**Records from a data source**

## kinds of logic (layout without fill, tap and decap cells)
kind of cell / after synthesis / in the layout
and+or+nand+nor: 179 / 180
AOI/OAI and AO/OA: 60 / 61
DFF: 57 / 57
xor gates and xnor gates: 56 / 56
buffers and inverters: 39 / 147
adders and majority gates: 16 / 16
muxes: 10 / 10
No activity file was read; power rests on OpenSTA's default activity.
$ cat src/rtl/lsu.sv
// lsu: load/store unit bridging the execute stage to a single-outstanding
// request/ack bus, with alignment checking, lane steering and a wait timeout.
module lsu #(
   parameter int unsigned TIMEOUT = 255
) (
   input  logic        clk,
   input  logic        rst_n,
   input  logic [4:0]  rd_addr_i,
   input  logic [31:0] rd_data_i,
   input  logic        rd_wen_i,
   input  logic [31:0] mem_addr_i,
   input  logic [31:0] mem_data_i,
   input  logic [2:0]  mem_size_i,
   input  logic        mem_we_i,
   input  logic        mem_re_i,
   output logic        bus_req_o,
   output logic        bus_we_o,
   output logic [31:0] bus_addr_o,
   output logic [31:0] bus_wdata_o,
   output logic [3:0]  bus_be_o,
   input  logic        bus_ack_i,
   input  logic [31:0] bus_rdata_i,
   output logic [4:0]  rd_addr_o,
   output logic [31:0] rd_data_o,
   output logic        rd_wen_o,
   output logic        stall_o,
   output logic        misalign_o,
   output logic        timeout_o
);
   typedef enum logic {IDLE, BUSY} state_t;
   state_t state, next;
   logic [7:0]  cnt;
   logic [2:0]  size;
   logic [1:0]  lane;
   logic [4:0]  rd;
   logic        load;
   logic        access, misalign, start, done, tmo;
   logic [3:0]  be;
   logic [31:0] wdata, shifted, ldata;

   // Illegal size codes (011, 11x) are folded into the misalign condition.
   assign access   = mem_we_i | mem_re_i;
   assign misalign = (mem_size_i[1:0] == 2'b11) | (mem_size_i[2] & mem_size_i[1]) |
                     (mem_size_i[1:0] == 2'b01 & mem_addr_i[0]) |
                     (mem_size_i[1:0] == 2'b10 & mem_addr_i[1:0] != 2'b00);
   assign start    = state == IDLE & access & ~misalign;
   assign done     = state == BUSY & bus_ack_i;
   assign tmo      = state == BUSY & ~bus_ack_i & cnt == 8'(TIMEOUT - 1);

   assign be    = mem_size_i[1:0] == 2'b00 ? 4'b0001 << mem_addr_i[1:0] :
                  mem_size_i[1:0] == 2'b01 ? 4'b0011 << mem_addr_i[1:0] : 4'b1111;
   assign wdata = mem_size_i[1:0] == 2'b00 ? {4{mem_data_i[7:0]}} :
                  mem_size_i[1:0] == 2'b01 ? {2{mem_data_i[15:0]}} : mem_data_i;

   assign shifted = bus_rdata_i >> {lane, 3'b000};
   assign ldata   = size[1:0] == 2'b00 ? {{24{~size[2] & shifted[7]}}, shifted[7:0]} :
                    size[1:0] == 2'b01 ? {{16{~size[2] & shifted[15]}}, shifted[15:0]} : shifted;

   always_ff @(posedge clk or negedge rst_n) begin
      if (!rst_n) state <= IDLE;
      else        state <= next;
   end

   always_comb begin
      next = state;
      if (state == IDLE && start)        next = BUSY;
      else if (state == BUSY && (done || tmo)) next = IDLE;
   end

   // Gated by rst_n so the pipeline is never held while in reset.
   always_comb stall_o = rst_n & (state == IDLE ? start : ~bus_ack_i & ~tmo);

   always_ff @(posedge clk or negedge rst_n) begin
      if (!rst_n) begin
         cnt         <= '0;
         bus_req_o   <= 1'b0;
         bus_we_o    <= 1'b0;
         bus_addr_o  <= '0;
         bus_wdata_o <= '0;
         bus_be_o    <= '0;
         size        <= '0;
         lane        <= '0;
         rd          <= '0;
         load        <= 1'b0;
         rd_addr_o   <= '0;
         rd_data_o   <= '0;
         rd_wen_o    <= 1'b0;
         misalign_o  <= 1'b0;
         timeout_o   <= 1'b0;
      end else begin
         cnt        <= start ? 8'd0 : (state == BUSY & ~bus_ack_i) ? cnt + 8'd1 : cnt;
         misalign_o <= state == IDLE & access & misalign;
         timeout_o  <= tmo;
         if (start) begin
            bus_req_o   <= 1'b1;
            bus_we_o    <= mem_we_i;
            bus_addr_o  <= {mem_addr_i[31:2], 2'b00};
            bus_wdata_o <= wdata;
            bus_be_o    <= be;
            size        <= mem_size_i;
            lane        <= mem_addr_i[1:0];
            rd          <= rd_addr_i;
            load        <= mem_re_i;
         end else if (done || tmo) begin
            bus_req_o <= 1'b0;
         end
         rd_wen_o  <= state == IDLE ? ~access & rd_wen_i : done & load;
         rd_addr_o <= state == IDLE ? rd_addr_i : done ? rd : rd_addr_o;
         rd_data_o <= state == IDLE ? rd_data_i : done ? ldata : rd_data_o;
      end
   end
endmodule

$ cat config.mk
export PLATFORM = sky130hd
export DESIGN_NAME = lsu
export DESIGN_NICKNAME = d
export VERILOG_FILES = /design/src/rtl/lsu.sv
export SDC_FILE = /design/constraint.sdc
export NUM_CORES = 1
export LEC_CHECK = 0
export BUFFER_PORTS_ARGS = -buffer_cell sky130_fd_sc_hd__buf_2
export CAP_MARGIN = 15
export CORE_AREA = 10 10 133 135
export CTS_BUF_LIST = sky130_fd_sc_hd__clkbuf_16
export DETAILED_ROUTE_END_ITERATION = 6
export DIE_AREA = 0 0 143 145
export GPL_TIMING_DRIVEN = 1
export PLACE_DENSITY = 0.74
export SYNTH_ARGS = -nofsm -noshare
export SYNTH_HDL_FRONTEND = slang
export SYNTH_SLANG_ARGS = --single-unit
$ cat constraint.sdc
create_clock -name clk -period 1.7 [get_ports clk]
set_input_delay 0.255 -clock clk [delete_from_list [all_inputs] [get_ports clk]]
set_output_delay 0.255 -clock clk [all_outputs]
set_load 0.005 [all_outputs]
Word-level counts from Yosys, hierarchy flattened
Index checks and enable logic that the tools add are counted.

Register bits after elaboration: 128. Output and inout bits: 111. Logic and storage cells: 78.

$add $sub $neg: 1. Equality and inequality tests: 6. Shifts and indexed selects: 3. Mux-type cells: 18. Bitwise gates (word level): 25. Reductions and logical operators: 9.

Operators with widths (count): 32-bit two-way mux (6); 32-bit by 5-bit >> shifter with 32-bit output (1); 8-bit two-way mux (2); 1-bit AND (15); 5-bit two-way mux (2); 8-bit by 1-bit adder with 8-bit output (second input constant) (1); 8-bit equality test (second input constant) (1); 4-bit two-way mux (2); 2-bit nonzero test (4); 1-bit two-way mux (6); 1-bit inverter (6); 2-bit by 1-bit equality test with 1-bit output (second input constant) (2); 2-bit equality test (second input constant) (2); 2-bit zero test (2); 1-bit bitwise OR (4); 1-bit by 2-bit left shift with 4-bit output (first input constant) (1); 2-bit by 2-bit left shift with 4-bit output (first input constant) (1); 1-bit logical AND (2); 2-bit by 1-bit != test with 1-bit output (second input constant) (1); 1-bit logical OR (1).

Depth between registers and ports, before layout
Gate-level depths: netlist of run 1.

Word-level depth: 8. Mapped depth: 9.

Worst setup path after synthesis of run 1
No wires, ideal clock.

Path type: input port to output port. From: in mem_addr_i[0]. To: out stall_o. Data arrival time: 1.451 ns. Required time: 1.445 ns. Setup slack: -0.006 ns. Stages: 8. Cell sequence: inv_1 -> ha_1 -> nand2b_1 -> a2111o_1 -> buf_6 -> buf_6 -> o21ai_2 -> and2_1.

Word-level cells in the longest chain between the ends: 7. Elaborated cells on any way between the ends: 9. Classes of those cells: mux: 1; bitwise: 7; reduce/logical: 1.

RTL lines: from (decl) (line 11) `input logic [31:0] mem_addr_i,`; 1-bit AND / 2-bit nonzero test (equally long branches) (line 44, 45); 1-bit bitwise OR / 1-bit AND (equally long branches) (line 43, 45); 1-bit bitwise OR * (line 44) `(mem_size_i[1:0] == 2'b01 & mem_addr_i[0]) |`; 1-bit inverter * (line 46) `assign start = state == IDLE & access & ~misalign;`; 1-bit AND * (line 46); 1-bit two-way mux * (line 71) `always_comb stall_o = rst_n & (state == IDLE ? start : ~bus_ack_i & ~tmo);`; 1-bit AND * (line 71); to (decl) (line 26) `output logic stall_o,`.

Every way passes the cells marked *; elsewhere a longest branch is shown, timed or not.

Worst setup path in the final report of run 1
From: reg state. To: out stall_o.

Word-level cells in the longest chain between the ends: 6. Elaborated cells on any way between the ends: 9. Classes of those cells: mux: 1; bitwise: 8.

RTL lines: from (decl) (line 31) `state_t state, next;`; from (signal assigned) (line 61) `else state <= next;`; 1-bit AND (2 in a row) (line 48) `assign tmo = state == BUSY & ~bus_ack_i & cnt == 8'(TIMEOUT - 1);`; 1-bit inverter (line 71); 1-bit AND (line 71); 1-bit two-way mux * (line 71); 1-bit AND * (line 71).

Marked as above.

==> results of run 1 <==
## registers in the layout (all words and copies together), names as in the netlist, 3 cells and up
name,cells
bus_addr_o,30
bus_be_o,4
cnt,8
rd,5
size,3
rd_data_o,32
bus_wdata_o,32
rd_addr_o,5
## metrics by stage
| stage | hold slack (ns) | util, % | TNS (ns) | total power, mW | setup slack [ns] |
|---|---|---|---|---|---|
| final | 0.0651 | 60.5 | -1.04 | 12.0 | -0.261 |
| after global routing | 0.0439 | 60.5 | -2.57 | 12.7 | -0.321 |
| after CTS | 0.0423 | 58.8 | -0.283 | 11.9 | -0.274 |
| after detailed placement | 0.422 | 54.1 | -17.42 | 7.81 | -0.277 |
| after global placement | 0.414 | 54.1 | -12.31 | 7.71 | -0.187 |
| after floorplan | -0.0406 | - | 0 | 6.16 | 0.000883 |
## worst min-delay path by stage
stage,from,to,cells past startpoint
detailed placement,rst_n,rd_data_o[26]$_DFFE_PN0P_,2
global route,mem_addr_i[15],bus_addr_o[15]$_DFFE_PN0P_,2
global placement,rst_n,rd_data_o[13]$_DFFE_PN0P_,2
finish,mem_addr_i[4],bus_addr_o[4]$_DFFE_PN0P_,2
floorplan,rst_n,bus_addr_o[10]$_DFFE_PN0P_,0
CTS,mem_addr_i[4],bus_addr_o[4]$_DFFE_PN0P_,2
## logic make-up (layout without fill, tap and decap cells)
group	after synthesis	count (layout)	synth area share, %
xor gates and xnor gates	6	6	0.815
DFF	128	128	49.7
buffers and inverters	50	352	4.02
muxes	117	117	22.1
other	1	2	0.0581
adders and majority gates	6	6	1.16
AOI/OAI and AO/OA	140	140	13.6
and+or+nand+nor	124	124	8.65
## per-layer routing
metal / routed length, µm / global-route usage [%] / part of all wire, %
met5: 7 / 0 / 0.034
met2: 10200 / 32.2 / 49
met4: 381 / 5.88 / 1.8
met1: 8290 / 22.0 / 40
met3: 1940 / 7.76 / 9.3
## synth_stat cells, drive strengths merged
master,instances
a2111o,1
a211oi,5
a21o,1
a21oi,33
a31o,8
and2,1
and3,1
buf,20
clkbuf,23
conb,1
dfrtp,128
ha,6
inv,7
mux2,48
mux2i,68
mux4,1
nand2,51
nand2b,4
nand3,3
nand3b,1
nand4,3
nor2,41
nor2b,5
nor3,8
nor3b,4
o21a,1
o21ai,37
o21bai,7
o22ai,27
o2bb2ai,7
o31ai,13
or2,1
or3b,1
xnor2,3
xor2,3
## report_power, final
| part | internal [mW] | total, mW | switching (mW) |
|---|---|---|---|
| Clock | 2.36 | 3.88 | 1.52 |
| Combinational | 2.04 | 3.88 | 1.85 |
| Sequential | 3.80 | 4.26 | 0.455 |
| Total | 8.19 | 12.0 | 3.83 |
## final cells by class
class	count	area (µm²)	share of cell area [%]
clock inverter	15	196	2.16
clock buffer	17	425	4.68
inverter	7	26.3	0.289
tap	188	235	2.59
sequential	128	3210	35.3
timing repair buffer	313	1820	20.0
multi-input combinational	395	3180	35.0
## worst register-to-register path: stages (launching register included)
cell,delay [ns]
dfrtp_2,0.42
a2111o_2,0.50
buf_4,0.16
buf_12,0.18
mux2_4,0.38
## repair_timing
action | in CTS | in global routing
gates resized for setup | 7 | 40
setup buffers | 3 | 8
setup endpoints to repair | 25 | 27
hold buffers | 1 | 0
pin swaps | 2 | 6
hold endpoints to repair | 128 | 0
==> flow_summary.json, run 1 <==
{
  "tightest_slew_ns": 0.682,
  "cp_cell_sequence": "a2111o_2 -> o21ai_2 -> and2_4 -> buf_6",
  "grt_pass1_wl_um": 31900,
  "die-area_um2": 20700,
  "relSlewSlack_pct": 54.5,
  "postSynthAreaPerCell_um2": 11.3,
  "cts_buffers": 17,
  "hold_viol_final": 0,
  "yosys.area.top_type_share_pct": 49.7,
  "synth_cells": 572,
  "grt_overflow": 0,
  "ant_nets": 0,
  "r2r_end": "bus_wdata_o[6]$_DFFE_PN0P_",
  "placed_area_um2": 8140,
  "place_hpwl_um": 15400,
  "cts-root-buf": "clkbuf_16",
  "final_common_cell": "buf_2",
  "crit_cells": 4,
  "min_path_type": "primary input to flip-flop",
  "synth-seq-cells": 128,
  "die_w_um": 143,
  "placementRows": 45,
  "cp_slowest_cell": "a2111o_2",
  "wl_um": 20800,
  "synth_area_leader_cell": "dfrtp_1",
  "grt.total_usage_pct": 19.3,
  "design_area_um2": 9090,
  "cp.buffers_inverters": 1,
  "routedWlPerCell_um": 19.5,
  "ys_seq_area_share_pct": 49.7,
  "nNetsFinal": 1010,
  "r2r_start": "state$_DFFE_PN0P_",
  "fin_ws_ns": -0.261,
  "clock.fmax_mhz": 510,
  "io_pins": 253,
  "powerDensity_nw_per_um2": 1320,
  "drtIter0Drc": 223,
  "core_area_um2": 15000,
  "layout_worst_path_cycle_share_pct": 115,
  "start_util_pct": 42.9,
  "startpoint_type": "flip-flop",
  "antenna_found_initial": 1,
  "routabilityCongestion": 0.864,
  "critical_path.max_stage_delay_ns": 0.50,
  "h-tree-depth": 4,
  "synth_area_um2": 6450,
  "clock_tree.buffer_depth": 2,
  "setup.worst_path.end": "stall_o",
  "status": "finished, violations left",
  "ys_top_cells_by_area": "dfrtp_1 50%, mux2_4 11%, mux2i_1 11%, nand2_1 3.0%, a21oi_1 2.6%",
  "viasPerCell": 5.20,
  "max_cap_viol_count": 0,
  "die_h_um": 145,
  "dp.cells": 1019,
  "port_buffers": 250,
  "path_clk_slew_ns": 0.06,
  "irDropWorstVdd_mv": 0.718,
  "num-fill-cells": 1288,
  "reg2reg_depth": 4,
  "clk_latency_ns": 0.42,
  "rsz0062_at_grt": "true",
  "cp_data_arrival_time_ns": 1.71,
  "violations": "negative setup slack",
  "critPathTopFamily": "compound AO/OA/AOI/OAI gates",
  "final_cell_mix": "248 x buf_2, 126 x dfrtp_1, 67 x mux2i_1, 52 x buf_4, 51 x nand2_1",
  "crit_start": "state$_DFFE_PN0P_",
  "reg2reg_slack_ns": -0.05,
  "post-route-min-period_ns": 1.96,
  "ys_warn_count": 0,
  "cp_max_fo": 4,
  "vias": 5530,
  "cp-end-kind": "output pin",
  "worstPathRequired_ns": 1.44,
  "grt_pass1_vias": 5825,
  "syn_to_final_growth_pct": 40.9,
  "cts.sinks": 128,
  "p_leak_nw": 4.56,
  "setup_viol": 20,
  "num_antenna_cells": 0,
  "drtPass1Iterations": 4,
  "drive_above_1_share_pct": 50.4,
  "grt_max_degree": 129,
  "drc_errors": 0,
  "criticalPathCategory": "flip-flop to output pin",
  "fin_cells": 1063,
  "worst_clock_skew_ns": 0.00448,
  "timing.final.max_slew_violations": 0,
  "synth_cell_type_count": 44,
  "cts_tree": "built"
}
Note: power is estimated with default switching activity, not from simulation.
==> run 2, diff against run 1 <==
CORE_AREA = 4 4 120 122   (was 10 10 133 135)
DIE_AREA = 0 0 124 126   (was 0 0 143 145)
PLACE_DENSITY = 0.78   (was 0.74)
clock period = 2 ns   (was 1.7 ns; I/O delays follow)
==> run 2 against run 1 <==
  * Critical path depth increased by 3
  * Worst setup slack better by 0.35 ns
  * Count of clock-buffer cells in the layout unchanged
  * The flow finishes with violations (negative hold slack)
  * Sequential power down 14%
  * Largest cell class unchanged
  * Flip-flop and latch count is the same
  * Die area decreased by 25%
  * Clock power shrank 27%
  * Via count fell by 1.8%
  * Non-clock buffer count decreased by 28
  * Critical path type unchanged
  * Highest routed layer is now met4
  * Utilization up 4.5 points
==> flow_summary.json, run 2 (synthesis results as in run 1) <==
{
  "port_buffers": 250,
  "post-route-min-period_ns": 1.91,
  "use_met3_pct": 7.31,
  "layout_worst_path_cycle_share_pct": 95.5,
  "cp-end-kind": "output pin",
  "nNetsFinal": 982,
  "irDropWorstVdd_mv": 0.511,
  "cts_buffers": 17,
  "clock.fmax_mhz": 524,
  "criticalPathCategory": "flip-flop to output pin",
  "max_cap_viol_count": 0,
  "design_area_um2": 8560,
  "min_path_type": "primary input to asynchronous set/reset pin",
  "drtPass1Iterations": 4,
  "syn_to_final_growth_pct": 32.8,
  "grt_overflow": 0,
  "grt_util_met2_pct": 38.0,
  "setup_viol": 0,
  "start_util_pct": 48.9,
  "relSlewSlack_pct": 55.6,
  "placementRows": 42,
  "cp_slowest_cell": "dfrtp_1",
  "cts_tree": "built",
  "num_antenna_cells": 0,
  "clk_latency_ns": 0.42,
  "drtIter0Drc": 282,
  "cts-root-buf": "clkbuf_16",
  "critPathTopFamily": "flip-flops",
  "status": "finished, violations left",
  "grt_max_degree": 129,
  "routabilityCongestion": 0.815,
  "p_leak_nw": 4.33,
  "die_w_um": 124,
  "antenna_found_initial": 0,
  "use_met1_pct": 28.0,
  "path_clk_slew_ns": 0.06,
  "h-tree-depth": 4,
  "place_hpwl_um": 13600,
  "timing.final.max_slew_violations": 0,
  "placed_area_um2": 7970,
  "worstPathRequired_ns": 1.70,
  "num-fill-cells": 1072,
  "final_cell_mix": "249 x buf_2, 127 x dfrtp_1, 68 x mux2i_1, 51 x nand2_1, 48 x mux2_4",
  "cp.buffers_inverters": 2,
  "viasPerCell": 5.31,
  "powerDensity_nw_per_um2": 1080,
  "top_usage_layer": "met2",
  "die-area_um2": 15600,
  "core_area_um2": 13200,
  "grt_pass1_wl_um": 27900,
  "tightest_slew_ns": 0.667,
  "hold_viol_final": 7,
  "violations": "negative hold slack",
  "grt_pass1_vias": 5440,
  "drive_above_1_share_pct": 45.6,
  "drc_errors": 0,
  "io_pins": 253,
  "grt.total_usage_pct": 23.1,
  "die_h_um": 126,
  "ant_nets": 0,
  "critical_path.max_stage_delay_ns": 0.42,
  "wl_um": 18200,
  "final_common_cell": "buf_2",
  "startpoint_type": "flip-flop",
  "fin_hold_ws_ns": -0.0235,
  "cts.sinks": 128,
  "routedWlPerCell_um": 17.8,
  "clock_tree.buffer_depth": 2,
  "largestRegisters": "bus_wdata_o (32), rd_data_o (32), bus_addr_o (30)",
  "cp_data_arrival_time_ns": 1.61,
  "worst_clock_skew_ns": 0.00567,
  "vias": 5430,
  "cp_max_fo": 4,
  "cp_cell_sequence": "inv_2 -> ha_1 -> nand3_2 -> nor2_4 -> o21ai_2 -> and2_1 -> buf_2"
}
==> run 2: cell type report <==
| type | count | area (µm²) | area share (%) |
|---|---|---|---|
| inverter | 7 | 26.3 | 0.307 |
| clock inverter | 14 | 121 | 1.42 |
| tap | 176 | 220 | 2.57 |
| clock buffer | 17 | 425 | 4.97 |
| timing repair buffer | 285 | 1550 | 18.0 |
| sequential | 128 | 3200 | 37.4 |
| multi-input combinational | 395 | 3020 | 35.3 |
==> run 2: per-layer routing <==
metal,vias to the layer above,wire length [µm]
li1,2570,-
met1,2553,7150
met2,261,8850
met3,46,1650
met4,0,542
met5,-,0
==> run 2: what timing repair did <==
item                                    in CTS  in global routing
buffers inserted                             2                  0
hold buffers                                 0                  0
endpoints found under the hold margin        0                  0
pin swaps                                    2                  2
resized for setup                            0                  7
endpoints found under the setup margin       1                 14
==> run 2: final timing paths <==
check                                               to                        start  depth (start not counted)  slack [ns]
hold reg to reg            bus_wdata_o[28]$_DFFE_PN0P_  bus_wdata_o[28]$_DFFE_PN0P_                          2        0.48
setup / recovery                               stall_o           cnt[0]$_DFFE_PN0P_                          7        0.09
setup reg to reg             rd_data_o[29]$_DFFE_PN0P_          size[1]$_DFFE_PN0P_                          4        0.15
min in group clk            bus_addr_o[29]$_DFFE_PN0P_               mem_addr_i[29]                          2        0.11
max in group asynchronous     rd_addr_o[1]$_DFFE_PN0P_                        rst_n                          2        1.53
hold / removal                   bus_req_o$_DFFE_PN0P_                        rst_n                          2       -0.02
==> run 2: report_power, final <==
part / internal [mW] / leakage, nW / switching, mW
logic: 1.47 / 2.55 / 1.33
registers: 3.23 / 1.53 / 0.418
clock network: 1.69 / 0.254 / 1.15
total: 6.39 / 4.33 / 2.89
==> run 2: per-stage QoR <==
step / setup slack [ns] / utilization (%) / TNS [ns] / total power [mW] / std cells
floorplan: 0.204 / - / 0 / 5.23 / 573
global placement: -0.00519 / 60.5 / -0.0393 / 6.38 / 989
detailed placement: -0.0504 / 60.5 / -1.43 / 6.45 / 989
CTS: -0.0301 / 64.7 / -0.0301 / 9.35 / 1022
global route: -0.00713 / 64.9 / -0.00713 / 9.83 / 1022
finish: 0.0909 / 64.9 / 0 / 9.29 / 1022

**Requirement**
Return each line from the records that includes the word "against".

**Solution below**
==> run 2, diff against run 1 <==
==> run 2 against run 1 <==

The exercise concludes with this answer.